Your job with the data below is to output exactly the lines from the one holding "nets left: 0" down to the one holding "nand2_1, o21ai_0, dfrtp_1", both included, and no others.

Collected data entries
<<<<
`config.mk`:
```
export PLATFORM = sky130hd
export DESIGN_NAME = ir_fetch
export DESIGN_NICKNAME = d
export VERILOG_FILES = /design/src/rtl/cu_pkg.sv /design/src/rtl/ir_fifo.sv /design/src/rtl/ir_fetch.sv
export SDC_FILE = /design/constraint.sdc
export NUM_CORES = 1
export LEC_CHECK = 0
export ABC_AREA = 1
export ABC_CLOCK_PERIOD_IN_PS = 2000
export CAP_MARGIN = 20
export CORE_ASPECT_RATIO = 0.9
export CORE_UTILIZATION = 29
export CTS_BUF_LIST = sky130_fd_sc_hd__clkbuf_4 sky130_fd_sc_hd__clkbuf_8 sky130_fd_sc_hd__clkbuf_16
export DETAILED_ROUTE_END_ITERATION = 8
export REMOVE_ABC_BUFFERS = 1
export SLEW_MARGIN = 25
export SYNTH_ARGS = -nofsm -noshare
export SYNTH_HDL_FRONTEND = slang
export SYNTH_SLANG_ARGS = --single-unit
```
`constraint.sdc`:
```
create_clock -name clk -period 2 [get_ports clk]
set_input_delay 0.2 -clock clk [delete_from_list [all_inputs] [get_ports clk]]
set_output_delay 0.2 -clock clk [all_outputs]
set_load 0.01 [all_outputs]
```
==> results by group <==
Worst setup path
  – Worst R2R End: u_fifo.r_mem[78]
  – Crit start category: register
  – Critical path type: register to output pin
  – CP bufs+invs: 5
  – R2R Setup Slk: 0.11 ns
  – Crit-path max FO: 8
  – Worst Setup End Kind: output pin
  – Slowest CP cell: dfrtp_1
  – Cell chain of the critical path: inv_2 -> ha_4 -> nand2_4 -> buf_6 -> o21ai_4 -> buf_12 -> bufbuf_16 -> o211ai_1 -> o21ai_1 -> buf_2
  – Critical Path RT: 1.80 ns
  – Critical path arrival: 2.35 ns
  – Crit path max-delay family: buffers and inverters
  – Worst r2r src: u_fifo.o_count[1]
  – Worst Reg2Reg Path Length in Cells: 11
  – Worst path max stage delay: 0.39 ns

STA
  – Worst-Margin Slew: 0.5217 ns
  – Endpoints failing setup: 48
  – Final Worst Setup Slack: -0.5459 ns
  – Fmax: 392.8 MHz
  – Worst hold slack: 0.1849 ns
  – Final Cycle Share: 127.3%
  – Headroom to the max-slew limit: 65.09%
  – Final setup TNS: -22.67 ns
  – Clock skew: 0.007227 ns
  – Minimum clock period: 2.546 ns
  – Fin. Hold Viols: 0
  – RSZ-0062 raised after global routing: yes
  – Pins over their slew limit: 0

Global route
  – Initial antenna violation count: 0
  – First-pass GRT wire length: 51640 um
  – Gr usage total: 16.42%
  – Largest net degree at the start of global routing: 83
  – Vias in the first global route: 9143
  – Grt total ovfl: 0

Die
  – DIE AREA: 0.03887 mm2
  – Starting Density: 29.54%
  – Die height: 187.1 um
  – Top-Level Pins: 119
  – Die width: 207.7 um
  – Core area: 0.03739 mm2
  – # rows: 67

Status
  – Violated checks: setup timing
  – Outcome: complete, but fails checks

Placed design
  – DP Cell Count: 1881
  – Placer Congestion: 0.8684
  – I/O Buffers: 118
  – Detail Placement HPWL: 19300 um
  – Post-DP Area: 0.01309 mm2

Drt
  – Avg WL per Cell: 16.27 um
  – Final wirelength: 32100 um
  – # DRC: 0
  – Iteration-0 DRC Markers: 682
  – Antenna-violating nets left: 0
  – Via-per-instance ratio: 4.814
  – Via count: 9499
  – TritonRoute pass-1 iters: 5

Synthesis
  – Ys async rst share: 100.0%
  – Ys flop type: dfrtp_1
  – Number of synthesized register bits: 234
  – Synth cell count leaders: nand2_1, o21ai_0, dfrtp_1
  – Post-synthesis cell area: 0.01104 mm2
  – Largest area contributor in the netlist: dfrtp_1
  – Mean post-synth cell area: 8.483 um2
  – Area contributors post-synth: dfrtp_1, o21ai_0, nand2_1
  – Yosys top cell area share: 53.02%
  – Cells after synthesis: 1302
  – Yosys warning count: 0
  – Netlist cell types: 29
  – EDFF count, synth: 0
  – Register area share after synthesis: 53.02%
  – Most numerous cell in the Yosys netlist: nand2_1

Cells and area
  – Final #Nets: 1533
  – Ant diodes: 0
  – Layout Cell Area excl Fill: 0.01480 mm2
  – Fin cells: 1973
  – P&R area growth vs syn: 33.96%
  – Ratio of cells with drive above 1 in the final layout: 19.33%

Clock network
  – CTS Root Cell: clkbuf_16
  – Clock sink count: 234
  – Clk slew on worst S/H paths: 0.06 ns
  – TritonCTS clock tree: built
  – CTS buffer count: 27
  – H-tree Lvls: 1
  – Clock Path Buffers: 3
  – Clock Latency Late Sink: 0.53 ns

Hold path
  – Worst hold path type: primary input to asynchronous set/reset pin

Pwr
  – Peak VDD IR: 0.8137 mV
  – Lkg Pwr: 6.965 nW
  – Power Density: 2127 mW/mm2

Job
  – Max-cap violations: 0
==> config.mk <==
export PLATFORM = sky130hd
export DESIGN_NAME = fb_scanout
export DESIGN_NICKNAME = d
export VERILOG_FILES = /design/src/rtl/fb_pkg.sv /design/src/rtl/fb_line_buffer.sv /design/src/rtl/fb_scanout.sv
export SDC_FILE = /design/constraint.sdc
export NUM_CORES = 1
export LEC_CHECK = 0
export BUFFER_PORTS_ARGS = -buffer_cell sky130_fd_sc_hd__buf_2
export CAP_MARGIN = 20
export CORE_ASPECT_RATIO = 2
export CORE_MARGIN = 5
export CORE_UTILIZATION = 60
export DETAILED_ROUTE_END_ITERATION = 8
export GPL_ROUTABILITY_DRIVEN = 0
export MAX_ROUTING_LAYER = met4
export PLACE_DENSITY = 0.78
export SYNTH_ARGS = -nofsm -noshare
export SYNTH_HDL_FRONTEND = slang
export SYNTH_SLANG_ARGS = --single-unit
==> constraint.sdc <==
create_clock -name clk -period 3.11 [get_ports clk]
set_input_delay 0.7775 -clock clk [delete_from_list [all_inputs] [get_ports clk]]
set_output_delay 0.7775 -clock clk [all_outputs]
set_load 0.05 [all_outputs]
--- src/rtl/div_if.sv ---
// div_if: start/operand request and result/status bundle between control unit and divider
interface div_if #(parameter int WIDTH = 32);
  logic             start;
  logic             is_signed;
  logic [WIDTH-1:0] dividend;
  logic [WIDTH-1:0] divisor;
  logic [WIDTH-1:0] q;
  logic [WIDTH-1:0] r;
  logic             busy;
  logic             done;
  logic             div_zero;
  modport master (output start, is_signed, dividend, divisor, input q, r, busy, done, div_zero);
  modport slave  (input start, is_signed, dividend, divisor, output q, r, busy, done, div_zero);
endinterface

--- src/rtl/div_unit.sv ---
// div_unit: multi-cycle radix-2 restoring divider for MIPS DIV/DIVU (quotient to LO, remainder to HI)
module div_unit #(
  parameter int WIDTH = 32,
  parameter int ITER  = 32
) (
  input  logic clk,
  input  logic reset,
  div_if.slave div_io
);
  localparam int CW = $clog2(ITER);
  typedef enum logic [1:0] {IDLE, RUN, FINISH} state_e;
  state_e           state_q;
  logic [WIDTH-1:0] rem_q, quo_q, dvs_q, q_q, r_q;
  logic [CW-1:0]    cnt_q;
  logic             qneg_q, rneg_q, busy_q, done_q, dz_q;
  logic [WIDTH:0]   shifted, diff;
  logic [WIDTH-1:0] rem_d, quo_d, dvd_abs, dvs_abs, q_fix, r_fix;
  always_comb begin
    shifted = {rem_q, quo_q[WIDTH-1]};
    diff    = shifted - {1'b0, dvs_q};
    rem_d   = diff[WIDTH] ? shifted[WIDTH-1:0] : diff[WIDTH-1:0];
    quo_d   = {quo_q[WIDTH-2:0], ~diff[WIDTH]};
    dvd_abs = (div_io.is_signed && div_io.dividend[WIDTH-1]) ? -div_io.dividend : div_io.dividend;
    dvs_abs = (div_io.is_signed && div_io.divisor[WIDTH-1]) ? -div_io.divisor : div_io.divisor;
    // a zero divisor leaves |dividend| in rem, so only the quotient needs forcing
    q_fix   = (dvs_q == '0) ? '1 : qneg_q ? -quo_q : quo_q;
    r_fix   = rneg_q ? -rem_q : rem_q;
  end
  always_ff @(posedge clk) begin
    if (reset) begin
      state_q <= IDLE;
      rem_q   <= '0;
      quo_q   <= '0;
      dvs_q   <= '0;
      cnt_q   <= '0;
      qneg_q  <= 1'b0;
      rneg_q  <= 1'b0;
      q_q     <= '0;
      r_q     <= '0;
      busy_q  <= 1'b0;
      done_q  <= 1'b0;
      dz_q    <= 1'b0;
    end else begin
      done_q <= 1'b0;
      case (state_q)
        IDLE: if (div_io.start) begin
          quo_q   <= dvd_abs;
          dvs_q   <= dvs_abs;
          rem_q   <= '0;
          cnt_q   <= '0;
          qneg_q  <= div_io.is_signed & (div_io.dividend[WIDTH-1] ^ div_io.divisor[WIDTH-1]);
          rneg_q  <= div_io.is_signed & div_io.dividend[WIDTH-1];
          busy_q  <= 1'b1;
          state_q <= RUN;
        end
        RUN: begin
          rem_q <= rem_d;
          quo_q <= quo_d;
          cnt_q <= cnt_q + 1'b1;
          if (cnt_q == CW'(ITER - 1)) state_q <= FINISH;
        end
        FINISH: begin
          q_q     <= q_fix;
          r_q     <= r_fix;
          dz_q    <= (dvs_q == '0);
          busy_q  <= 1'b0;
          done_q  <= 1'b1;
          state_q <= IDLE;
        end
        default: state_q <= IDLE;
      endcase
    end
  end
  assign div_io.q        = q_q;
  assign div_io.r        = r_q;
  assign div_io.busy     = busy_q;
  assign div_io.done     = done_q;
  assign div_io.div_zero = dz_q;
endmodule

--- src/flat_wrapper.sv ---
// flat-port wrapper written by rule: the top's interface ports become plain ports
module div_unit_flat 
#(
  parameter int WIDTH = 32,
  parameter int ITER  = 32
)
  (clk, reset, div_io_start, div_io_is_signed, div_io_dividend, div_io_divisor, div_io_q, div_io_r, div_io_busy, div_io_done, div_io_div_zero);
  div_if #(.WIDTH(WIDTH)) div_io_i ();
  input  logic clk;
  input  logic reset;
  input wire logic [$bits(div_io_i.start)-1:0] div_io_start;
  input wire logic [$bits(div_io_i.is_signed)-1:0] div_io_is_signed;
  input wire logic [$bits(div_io_i.dividend)-1:0] div_io_dividend;
  input wire logic [$bits(div_io_i.divisor)-1:0] div_io_divisor;
  output wire logic [$bits(div_io_i.q)-1:0] div_io_q;
  output wire logic [$bits(div_io_i.r)-1:0] div_io_r;
  output wire logic [$bits(div_io_i.busy)-1:0] div_io_busy;
  output wire logic [$bits(div_io_i.done)-1:0] div_io_done;
  output wire logic [$bits(div_io_i.div_zero)-1:0] div_io_div_zero;
  assign div_io_i.start = div_io_start;
  assign div_io_i.is_signed = div_io_is_signed;
  assign div_io_i.dividend = div_io_dividend;
  assign div_io_i.divisor = div_io_divisor;
  assign div_io_q = div_io_i.q;
  assign div_io_r = div_io_i.r;
  assign div_io_busy = div_io_i.busy;
  assign div_io_done = div_io_i.done;
  assign div_io_div_zero = div_io_i.div_zero;
  div_unit #(.WIDTH(WIDTH), .ITER(ITER)) u_core (.clk(clk), .reset(reset), .div_io(div_io_i));
endmodule
--- config.mk ---
export PLATFORM = sky130hd
export DESIGN_NAME = div_unit_flat
export DESIGN_NICKNAME = d
export VERILOG_FILES = /design/src/rtl/div_if.sv /design/src/rtl/div_unit.sv /design/src/flat_wrapper.sv
export SDC_FILE = /design/constraint.sdc
export NUM_CORES = 1
export LEC_CHECK = 0
export ABC_AREA = 1
export CAP_MARGIN = 20
export CORE_ASPECT_RATIO = 0.9
export CORE_MARGIN = 8
export CORE_UTILIZATION = 45
export DETAILED_ROUTE_END_ITERATION = 16
export DONT_BUFFER_PORTS = 1
export GPL_ROUTABILITY_DRIVEN = 0
export GPL_TIMING_DRIVEN = 0
export SETUP_SLACK_MARGIN = 0.05
export SLEW_MARGIN = 5
export SYNTH_ARGS = -nofsm -noshare
export SYNTH_HDL_FRONTEND = slang
export SYNTH_SLANG_ARGS = --single-unit
--- constraint.sdc ---
create_clock -name clk -period 2.1 [get_ports clk]
set_input_delay 0.315 -clock clk [delete_from_list [all_inputs] [get_ports clk]]
set_output_delay 0.315 -clock clk [all_outputs]
set_load 0.02 [all_outputs]
==> reports/qor.yml, run 1 <==
run_status: "finished with violations"
violations: "setup timing"
drt_pre_antenna_iters: 6
synth.yosys.warnings: 0
startpoint_type: "register"
met2RoutedLength_um: 19400
critical_path.reg2reg.endpoint: "u_core.rem_q[27]"
worst_pin_slew_ns: 0.878
avgViaCountPerCell: 5.50
peakVddDrop_mv: 0.964
tritoncts: "done"
synth.net_count: 2172
hold_viol: 0
static-leakage-power_nw: 6.70
seq_power_share_pct: 18.5
row_count: 58
numPortBuffers: 0
critical_path_required_ns: 2.40
post_route_cells_drive_above_1_share_pct: 14.1
critical_path_cell_list: "inv_1, ha_4, nand2_1, nor2_2, nand2_2, inv_1, a21oi_4, buf_4, nand2_8, nand2_8, nand2_8, buf_6, nand2_2, nand3_2, a21oi_1"
final_net_count: 2220
cts_root_buf: "clkbuf_16"
final.setup_skew_ns: 0.0183
r2r-start: "u_core.dvs_q[28]"
syn_area_per_cell_um2: 6.07
combined_global_route_utilization_of_all_metal_layers_pct: 27.5
clkLatencyLatePin_ns: 0.45
crit_family: "simple AND/OR/NAND/NOR gates"
numClockSinks: 172
synth_enable_flop_cells: 0
wire_length_of_the_first_global_routing_pass_um: 71600
rsz0062_at_grt: "yes"
hold_end: "u_core.quo_q[0]"
maxSlewViolCount: 0
clock_power_share_pct: 12.8
achievable-frequency_mhz: 428
cellPowerDensity_nw_per_um2: 1680
synth_seq_cells: 172
met3RoutedLength_um: 5010
fill_cells: 2819
highest_layer: "met4"
critical_path.n_buffers_inverters: 4
worst_hold_path_cell_count: 2
ys_dominant_reg_cell: "dfxtp_1"
finalCriticalPeriod_ns: 2.34
postSynthCellCount: 2065
pin_count_of_the_biggest_net_entering_global_routing: 18
cts.htree.levels: 4
cts_inserted_buffers: 17
drc: 0
worst_ep_arrival_time_ns: 2.64
syn_area_um2: 12500
worst_slew_margin_rel_pct: 41.5
fin_crit_sh_pct: 111
final_common_cell: "nand2_1"
ys_seq_area_share_pct: 27.5
total_area_of_multi_input_combinational_cells_um2: 8350
num_io_pins: 135
critical_path_class: "reg -> reg"
holdCritStartpoint: "div_io_dividend[0]"
m1WireLength_um: 21500
ctsHoldBuffers: 0
detailedPlacementHpwl_um: 37400
wire_per_inst_um: 18.9
cpMostUsedCell: "nand2_8"
die_h_um: 174
total_power_w: 0.0245
critPathMaxStageDelay_ns: 0.36
ff2ff_path_depth: 15
total_switching_power_w: 0.0131
hold_path.class: "in -> reg"
detailedRoute.firstIterationViolations: 1248
power.share.switching_pct: 53.3
synth.top_cell.area_share_pct: 27.5
finalSetupViolCount: 33
die-area_um2: 33400
dpl-instance-area_um2: 13000
async_flop_share_pct: 0
area_delta_synth_final_pct: 16.7
initial_core_util_pct: 45.3
post-synth-top-area-cell: "dfxtp_1"
via_count_of_the_first_global_routing_pass: 12600
crit_slowest_cell: "ha_4"
worst-path-max-fanout: 6
worstSetupEndpointType: "register"
coreArea_um2: 27600
path_clk_slew_ns: 0.07
yosysUniqueCellTypes: 48
aggregate_routed_wire_length_um: 47100
final_cell_area_um2: 14600
antennaDiodeCount: 0
combPwrFrac_pct: 68.7
sequential_cell_area_um2: 3480
yosys-top-cells-area: "dfxtp_1 27%, nand2_1 17%, inv_1 9.0%, nand3_1 6.8%, nor2_1 6.1%"
ff2ff_setup_slack_ns: -0.24
drv_cap: 0
via_count: 13700
setup_slack_ns: -0.235
die-width_um: 192
initial_antenna_violation_count: 0
internal_dissipation_w: 0.0115
clock_tree.buffer_depth: 2
grt_overflow: 0
antenna_violating_nets_post_route: 0
commonest_cells_after_routing_fill_and_taps_aside: "522 x nand2_1, 280 x inv_1, 187 x nor2_1, 147 x nand3_1, 144 x dfxtp_1"
[logic make-up (layout without fill, tap and decap cells)]
kind of cell | Yosys count | count (layout) | share of synthesized area (%)
AO/OA/AOI/OAI | 360 | 360 | 16.5
flip-flops | 172 | 172 | 27.5
AND/OR/NAND/NOR | 1044 | 1044 | 36.0
buffers and inverters | 394 | 455 | 12.1
adder cells (fa/ha/maj) | 39 | 39 | 3.96
XOR/XNOR | 56 | 56 | 3.92
[area by class of cell]
cell class	count	area share, %
multi-input combinational	1499	57.1
sequential	172	23.8
buffer	73	2.23
timing repair buffer	30	1.62
inverter	320	8.27
tap	360	3.08
clock buffer	19	3.03
clock inverter	13	0.856
[repair_timing]
action | CTS | global route
gates cloned | 2 | 0
pin swaps | 14 | 14
resized for setup | 116 | 92
setup endpoints to repair | 127 | 114
buffers inserted | 19 | 9
[synthesized netlist by cell type (18+ instances only)]
master	count
inv_1	300
nor2_1	202
clkbuf_1	55
nand2_1	554
a21oi_1	141
o211ai_1	19
nand4_1	18
nand3_1	169
xor2_1	38
ha_1	38
dfxtp_1	172
o21ai_0	108
a22oi_1	20
xnor2_1	18
nor3_1	22
[flip-flops by register name, summed over array words and instances (netlist names)]
register and cells:
u_core.div_io.q 32, u_core.div_io.r 32, u_core.dvs_q 32, u_core.quo_q 32, u_core.rem_q 32, u_core.cnt_q 5, u_core.state_q 2, u_core.div_io.busy 1
u_core.div_io.div_zero 1, u_core.div_io.done 1, u_core.qneg_q 1, u_core.rneg_q 1
[how the worst max path moves through the flow]
stage / start / endpoint / cells after the start
5_1_grt: u_core.quo_q[31] / u_core.rem_q[9] / 18
2_1_floorplan: u_core.quo_q[31] / u_core.rem_q[16] / 18
3_3_place_gp: u_core.rem_q[20] / u_core.quo_q[0] / 13
4_1_cts: u_core.quo_q[31] / u_core.rem_q[30] / 18
6_report: u_core.dvs_q[28] / u_core.rem_q[27] / 15
3_5_place_dp: u_core.rem_q[20] / u_core.quo_q[0] / 13
[per-stage QoR]
stage                     utilization, %  cells  setup TNS [ns]  setup WS [ns]  hold WS (ns)
after floorplan                        -   2065               0         0.0247         0.444
after global placement              47.1   2425          -17.62         -0.518         0.456
after detailed placement            47.1   2425          -18.69         -0.502         0.458
after CTS                           51.6   2477           -4.58         -0.175        0.0290
after global routing                52.9   2486          -10.03         -0.323        0.0442
final                               52.9   2486           -6.09         -0.235        0.0264
[layer usage]
layer  GRT usage, %  vias up
li1               -     6774
met1           39.0     6255
met2           40.2      586
met3           7.29       69
met4           7.34        0
met5              0        -
[power by group through the flow]
stage / Combinational, W / Sequential (W) / Clock (W)
after floorplan: 0.0106 / 0.00412 / 0
after global placement: 0.0136 / 0.00441 / 0
after detailed placement: 0.0137 / 0.00441 / 0
after CTS: 0.0156 / 0.00446 / 0.00316
after global routing: 0.0185 / 0.00456 / 0.00328
final: 0.0168 / 0.00453 / 0.00313
(Power assumes the default switching activity.)
==> run 2: changes to the inputs <==
--- a/config.mk
+++ b/config.mk
@@ -7,13 +7,17 @@
 export LEC_CHECK = 0
 export ABC_AREA = 1
 export CAP_MARGIN = 20
+export CELL_PAD_IN_SITES_DETAIL_PLACEMENT = 1
+export CELL_PAD_IN_SITES_GLOBAL_PLACEMENT = 1
 export CORE_ASPECT_RATIO = 0.9
 export CORE_MARGIN = 8
-export CORE_UTILIZATION = 45
+export CORE_UTILIZATION = 41
 export DETAILED_ROUTE_END_ITERATION = 16
 export DONT_BUFFER_PORTS = 1
 export GPL_ROUTABILITY_DRIVEN = 0
 export GPL_TIMING_DRIVEN = 0
+export PLACE_DENSITY_LB_ADDON = 0.1
+export REMOVE_ABC_BUFFERS = 1
 export SETUP_SLACK_MARGIN = 0.05
 export SLEW_MARGIN = 5
 export SYNTH_ARGS = -nofsm -noshare
==> reports/qor.yml, run 2 (synthesis results as in run 1) <==
run_status: "finished with violations"
violations: "hold timing, setup timing"
cellPowerDensity_nw_per_um2: 1810
drv_cap: 0
worstSetupEndpointType: "register"
die-width_um: 200
path_clk_slew_ns: 0.07
via_count: 14200
commonest_cells_after_routing_fill_and_taps_aside: "520 x nand2_1, 280 x inv_1, 182 x nor2_1, 145 x nand3_1, 145 x dfxtp_1"
clock_tree.buffer_depth: 2
fill_cells: 3974
wire_per_inst_um: 21.1
detailedRoute.firstIterationViolations: 1060
hold_path.class: "in -> reg"
fin_crit_sh_pct: 118
drt_pre_antenna_iters: 5
worst_slew_margin_rel_pct: 38.2
rsz0062_at_grt: "yes"
achievable-frequency_mhz: 403
finalSetupViolCount: 34
worst-path-max-fanout: 6
drc: 0
sequential_cell_area_um2: 3480
pin_count_of_the_biggest_net_entering_global_routing: 97
numPortBuffers: 0
worst_ep_arrival_time_ns: 2.82
die-area_um2: 36400
cts.htree.levels: 4
aggregate_routed_wire_length_um: 52900
final_net_count: 2201
total_area_of_multi_input_combinational_cells_um2: 8650
detailedPlacementHpwl_um: 36000
finalCriticalPeriod_ns: 2.48
final.setup_skew_ns: 0.0134
clkLatencyLatePin_ns: 0.45
place_worst_setup_slack_ns: -1.04
coreArea_um2: 30000
initial_antenna_violation_count: 0
critical_path_required_ns: 2.44
tritoncts: "done"
static-leakage-power_nw: 6.90
num_io_pins: 135
startpoint_type: "register"
grt_overflow: 0
cts_inserted_buffers: 17
peakVddDrop_mv: 1.42
maxSlewViolCount: 0
setup_slack_ns: -0.384
combined_global_route_utilization_of_all_metal_layers_pct: 27.1
numClockSinks: 172
initial_core_util_pct: 41.8
via_count_of_the_first_global_routing_pass: 14100
antenna_violating_nets_post_route: 0
post_route_cells_drive_above_1_share_pct: 16.6
post-route-util_pct: 50.5
row_count: 60
whs_ns: -0.0638
area_delta_synth_final_pct: 20.7
critical_path_class: "reg -> reg"
antennaDiodeCount: 0
worst_pin_slew_ns: 0.926
final_common_cell: "nand2_1"
wire_length_of_the_first_global_routing_pass_um: 79400
die_h_um: 182
avgViaCountPerCell: 5.67
dp_cells: 2400
hold_viol: 9
finish.cell_count_without_fillers: 2509
cts_root_buf: "clkbuf_16"
-- run 2: area by class of cell --
class                      count  area share, %
tap                          403           3.34
sequential                   172           23.1
clock inverter                12          0.902
multi-input combinational   1511           57.2
clock buffer                  19           2.93
timing repair buffer          72           4.46
inverter                     320           8.09
-- run 2: metal layers --
layer	track usage, %	wire (um)
met1	35.6	23700
met3	6.71	4010
met2	43.3	23800
met4	8.18	1330
met5	0	0
-- run 2: stage by stage --
stage          power, W  hold slack, ns  TNS, ns  cell area, um^2
4_1_cts          0.0245         -0.0725    -8.37            14300
5_1_grt          0.0291         -0.0740   -13.31            15100
2_1_floorplan    0.0142           0.384  -348.21            12200
3_5_place_dp     0.0182           0.403   -71.34            12900
3_3_place_gp     0.0178           0.399  -937.04            12700
6_report         0.0274         -0.0638    -9.97            15100
-- run 2: timing repair --
action | in CTS | in global routing
pin swaps | 30 | 42
cloned | 10 | 2
resized for setup | 101 | 147
hold endpoints to repair | 59 | 38
setup buffers | 45 | 25
endpoints found under the setup margin | 134 | 78
-- run 2: path summary, 6_finish.rpt --
kind / end / startpoint / slack [ns] / depth (start not counted)
worst max-delay path: u_core.rem_q[3] / u_core.dvs_q[22] / -0.38 / 15
worst min-delay path: u_core.rem_q[21] / reset / -0.06 / 1
worst min register to register: u_core.cnt_q[3] / u_core.cnt_q[3] / 0.47 / 2
worst max register to register: u_core.rem_q[3] / u_core.dvs_q[22] / -0.38 / 15
-- run 2: where the power goes --
group,switching [W],internal [W]
Sequential,0.000904,0.00371
Combinational,0.0126,0.00686
Clock,0.00148,0.00179
Total,0.0150,0.0124
-- run 2: worst max-delay path, cell delays in order (launching register included) --
cell     delay [ns]
dfxtp_1        0.38
inv_2          0.11
ha_4           0.29
nand2_2        0.10
inv_2          0.05
nand2_1        0.09
nand2_1        0.08
inv_1          0.07
nand2_2        0.09
a21oi_4        0.18
buf_4          0.20
nand3_4        0.24
nand2_4        0.25
nand2_1        0.08
nand3_1        0.10
a21oi_2        0.07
>>>>
*Written solution:*
  – Antenna-violating nets left: 0
  – Via-per-instance ratio: 4.814
  – Via count: 9499
  – TritonRoute pass-1 iters: 5

Synthesis
  – Ys async rst share: 100.0%
  – Ys flop type: dfrtp_1
  – Number of synthesized register bits: 234
  – Synth cell count leaders: nand2_1, o21ai_0, dfrtp_1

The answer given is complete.